The Japanese fighter, so light and graceful in horizontal turns, struggled in the high-angle, high-G climb. Its lower-powered engine and lighter weight gave it superb agility in many envelopes, but in this particular maneuver, it was out of its element.

As the Zero tried to match the chandelle, its angle of attack increased. The airflow over its wings began to separate. Somewhere inside the Japanese pilot, a warning bell went off.

Too slow. Too steep.

The Zero shuddered, the nose oscillating.

Then it stalled.

From Alex’s cockpit, the moment was almost surreal.

The green shape behind him seemed to waver, then tip, falling off on one wing. The nose dropped suddenly, the whole aircraft slipping into a downward, uncontrolled tumble.

“Lou, you see that?” Alex called.

“Plain as day,” Lou replied. “He can’t hack it.”

Alex rolled the Hellcat over the top of his climb, inverted, and then pulled through, using gravity—God’s G—to swing his nose down after the falling Zero.

He had him.

For a split second, the enemy fighter hung in his gunsight, the bright meatball insignia on its wing a perfect aiming point.

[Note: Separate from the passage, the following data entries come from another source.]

### src/rtl/ei_axi4_wr_arbiter.sv
// ei_axi4_wr_arbiter
// Two-master to one-slave AXI4 write-path arbiter. One write transaction is
// in flight at a time. Ties go round-robin, and m0 wins the first tie after reset.
// Optional watchdog: define EI_AXI4_WR_ARB_TIMEOUT_EN to build the sticky
// timeout_err counter. When it is undefined, timeout_err is tied to 0.
//
// state | meaning
// IDLE  | no transaction; arbitrate between pending awvalid requests
// ADDR  | granted master's AW routed to slave, waiting for AW handshake
// DATA  | granted master's W routed to slave, until the wlast handshake
// RESP  | slave B routed to granted master, waiting for B handshake
module ei_axi4_wr_arbiter #(
    parameter int DATA_WIDTH     = 32,
    parameter int TIMEOUT_CYCLES = 256,
    localparam int BUS_BYTE_LANES = DATA_WIDTH / 8
) (
    input  logic                      aclk,
    input  logic                      areset,

    input  logic [31:0]               m0_awaddr,
    input  logic [7:0]                m0_awlen,
    input  logic [2:0]                m0_awsize,
    input  logic [1:0]                m0_awburst,
    input  logic                      m0_awvalid,
    output logic                      m0_awready,
    input  logic [DATA_WIDTH-1:0]     m0_wdata,
    input  logic [BUS_BYTE_LANES-1:0] m0_wstrb,
    input  logic                      m0_wlast,
    input  logic                      m0_wvalid,
    output logic                      m0_wready,
    output logic [1:0]                m0_bresp,
    output logic                      m0_bvalid,
    input  logic                      m0_bready,

    input  logic [31:0]               m1_awaddr,
    input  logic [7:0]                m1_awlen,
    input  logic [2:0]                m1_awsize,
    input  logic [1:0]                m1_awburst,
    input  logic                      m1_awvalid,
    output logic                      m1_awready,
    input  logic [DATA_WIDTH-1:0]     m1_wdata,
    input  logic [BUS_BYTE_LANES-1:0] m1_wstrb,
    input  logic                      m1_wlast,
    input  logic                      m1_wvalid,
    output logic                      m1_wready,
    output logic [1:0]                m1_bresp,
    output logic                      m1_bvalid,
    input  logic                      m1_bready,

    output logic [31:0]               s_awaddr,
    output logic [7:0]                s_awlen,
    output logic [2:0]                s_awsize,
    output logic [1:0]                s_awburst,
    output logic                      s_awvalid,
    input  logic                      s_awready,
    output logic [DATA_WIDTH-1:0]     s_wdata,
    output logic [BUS_BYTE_LANES-1:0] s_wstrb,
    output logic                      s_wlast,
    output logic                      s_wvalid,
    input  logic                      s_wready,
    input  logic [1:0]                s_bresp,
    input  logic                      s_bvalid,
    output logic                      s_bready,

    output logic                      grant,
    output logic                      busy,
    output logic                      timeout_err
);

    typedef enum logic [1:0] {
        IDLE = 2'd0,
        ADDR = 2'd1,
        DATA = 2'd2,
        RESP = 2'd3
    } state_t;

    state_t state;
    logic   last_grant;   // master granted by the last completed transaction
    logic   any_req;

    // A counter shorter than two cycles makes no sense for the watchdog.
    if (TIMEOUT_CYCLES < 2) begin : g_bad_timeout
        $error("ei_axi4_wr_arbiter: TIMEOUT_CYCLES must be at least 2");
    end

    assign any_req = m0_awvalid | m1_awvalid;
    assign busy    = (state != IDLE);

    // Transaction sequencing, round-robin grant and last-grant pointer.
    always_ff @(posedge aclk) begin
        if (areset) begin
            state      <= IDLE;
            grant      <= 1'b0;
            last_grant <= 1'b1;
        end else begin
            case (state)
                IDLE: begin
                    if (any_req) begin
                        state <= ADDR;
                        if (m0_awvalid && m1_awvalid)
                            grant <= ~last_grant;
                        else
                            grant <= m1_awvalid;
                    end
                end
                ADDR: if (s_awvalid && s_awready) state <= DATA;
                DATA: if (s_wvalid && s_wready && s_wlast) state <= RESP;
                RESP: begin
                    if (s_bvalid && s_bready) begin
                        last_grant <= grant;
                        state      <= IDLE;
                    end
                end
                default: state <= IDLE;
            endcase
        end
    end

    // Route the active channel of the granted master. Everything else stays 0.
    always_comb begin
        s_awaddr   = '0;
        s_awlen    = '0;
        s_awsize   = '0;
        s_awburst  = '0;
        s_awvalid  = 1'b0;
        s_wdata    = '0;
        s_wstrb    = '0;
        s_wlast    = 1'b0;
        s_wvalid   = 1'b0;
        s_bready   = 1'b0;
        m0_awready = 1'b0;
        m1_awready = 1'b0;
        m0_wready  = 1'b0;
        m1_wready  = 1'b0;
        m0_bvalid  = 1'b0;
        m1_bvalid  = 1'b0;
        m0_bresp   = '0;
        m1_bresp   = '0;
        case (state)
            ADDR: begin
                s_awaddr   = grant ? m1_awaddr  : m0_awaddr;
                s_awlen    = grant ? m1_awlen   : m0_awlen;
                s_awsize   = grant ? m1_awsize  : m0_awsize;
                s_awburst  = grant ? m1_awburst : m0_awburst;
                s_awvalid  = grant ? m1_awvalid : m0_awvalid;
                m0_awready = s_awready & ~grant;
                m1_awready = s_awready & grant;
            end
            DATA: begin
                s_wdata   = grant ? m1_wdata  : m0_wdata;
                s_wstrb   = grant ? m1_wstrb  : m0_wstrb;
                s_wlast   = grant ? m1_wlast  : m0_wlast;
                s_wvalid  = grant ? m1_wvalid : m0_wvalid;
                m0_wready = s_wready & ~grant;
                m1_wready = s_wready & grant;
            end
            RESP: begin
                s_bready  = grant ? m1_bready : m0_bready;
                m0_bvalid = s_bvalid & ~grant;
                m1_bvalid = s_bvalid & grant;
                m0_bresp  = grant ? 2'b00 : s_bresp;
                m1_bresp  = grant ? s_bresp : 2'b00;
            end
            default: ;
        endcase
    end

`ifdef EI_AXI4_WR_ARB_TIMEOUT_EN
    localparam int CNT_W = $clog2(TIMEOUT_CYCLES + 1);
    localparam logic [CNT_W-1:0] WD_LIMIT = CNT_W'(TIMEOUT_CYCLES);
    localparam logic [CNT_W-1:0] WD_LAST  = CNT_W'(TIMEOUT_CYCLES - 1);

    logic [CNT_W-1:0] wd_cnt;

    // Watchdog: count busy cycles from ADDR entry, saturate, and latch the error.
    always_ff @(posedge aclk) begin
        if (areset) begin
            wd_cnt      <= '0;
            timeout_err <= 1'b0;
        end else if (state == IDLE) begin
            if (any_req) wd_cnt <= '0;
        end else begin
            if (wd_cnt != WD_LIMIT) wd_cnt <= wd_cnt + 1'b1;
            if (wd_cnt == WD_LAST) timeout_err <= 1'b1;
        end
    end
`else
    assign timeout_err = 1'b0;
`endif

endmodule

His thumb twitched toward the trigger.

And then instinct screamed.

More shapes. Above. Closing.

He yanked his head up and saw them: more Zeros streaking down from altitude, their pilots having held back to watch the first engagement.

They’d do what any predator did: pounce when their prey was committed.

“I had him,” Alex thought bitterly. “But if I stick around, I’m the next one to fall.”

“I want that kill, but I also want to stay alive,” he told himself, forcing his fingers off the trigger.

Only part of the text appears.